# Activity:
Copy each line below containing "HALT".

# Records for this exercise:
[config.mk]
export PLATFORM = sky130hd
export DESIGN_NAME = serial_bus_arbiter_flat
export DESIGN_NICKNAME = d
export VERILOG_FILES = /design/src/rtl/serial_bus_arbiter_if.sv /design/src/rtl/serial_bus_arbiter.sv /design/src/flat_wrapper.sv
export SDC_FILE = /design/constraint.sdc
export NUM_CORES = 1
export LEC_CHECK = 0
export CORE_UTILIZATION = 45
export DETAILED_ROUTE_END_ITERATION = 8
export PLACE_DENSITY = 0.79
export SETUP_SLACK_MARGIN = 0.02
export SKIP_LAST_GASP = 1
export SLEW_MARGIN = 15
export SYNTH_ARGS = -nofsm -noshare
export SYNTH_HDL_FRONTEND = slang
export SYNTH_SLANG_ARGS = --single-unit
[constraint.sdc]
create_clock -name clk -period 5.9 [get_ports clk]
set_clock_uncertainty 0.05 [all_clocks]
set_input_delay 1.77 -clock clk [delete_from_list [all_inputs] [get_ports clk]]
set_output_delay 1.77 -clock clk [all_outputs]
set_load 0.03 [all_outputs]
File: src/rtl/fetch_pkg.sv
// Shared types and constants for the instruction fetch unit.
// The HALT state exists only when FETCH_MISALIGN_CHECK_EN is defined.
package fetch_pkg;

  localparam int PC_W = 32;
  localparam logic [31:0] NOP = 32'h0000_0013;

  typedef enum logic [1:0] {
    RUN   = 2'd0,
    DRAIN = 2'd1
`ifdef FETCH_MISALIGN_CHECK_EN
    ,
    HALT  = 2'd2
`endif
  } state_t;

  function automatic logic [PC_W-1:0] next_pc(input logic [PC_W-1:0] pc);
    return pc + PC_W'(4);
  endfunction

endpackage
File: config.mk
export PLATFORM = sky130hd
export DESIGN_NAME = rr_arb_mux
export DESIGN_NICKNAME = d
export VERILOG_FILES = /design/src/rtl/rr_arb_mux.sv
export SDC_FILE = /design/constraint.sdc
export NUM_CORES = 1
export LEC_CHECK = 0
export BUFFER_PORTS_ARGS = -buffer_cell sky130_fd_sc_hd__buf_2
export CAP_MARGIN = 20
export CORE_AREA = 5 5 222 224
export DETAILED_ROUTE_END_ITERATION = 6
export DIE_AREA = 0 0 227 229
export GPL_TIMING_DRIVEN = 0
export SYNTH_ARGS = -nofsm -noshare
export SYNTH_HDL_FRONTEND = slang
export SYNTH_SLANG_ARGS = --single-unit
File: constraint.sdc
create_clock -name clk -period 12.1 [get_ports clk]
set_input_delay 1.21 -clock clk [delete_from_list [all_inputs] [get_ports clk]]
set_output_delay 1.21 -clock clk [all_outputs]
set_load 0.05 [all_outputs]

# Problem solution:
// The HALT state exists only when FETCH_MISALIGN_CHECK_EN is defined.
    HALT  = 2'd2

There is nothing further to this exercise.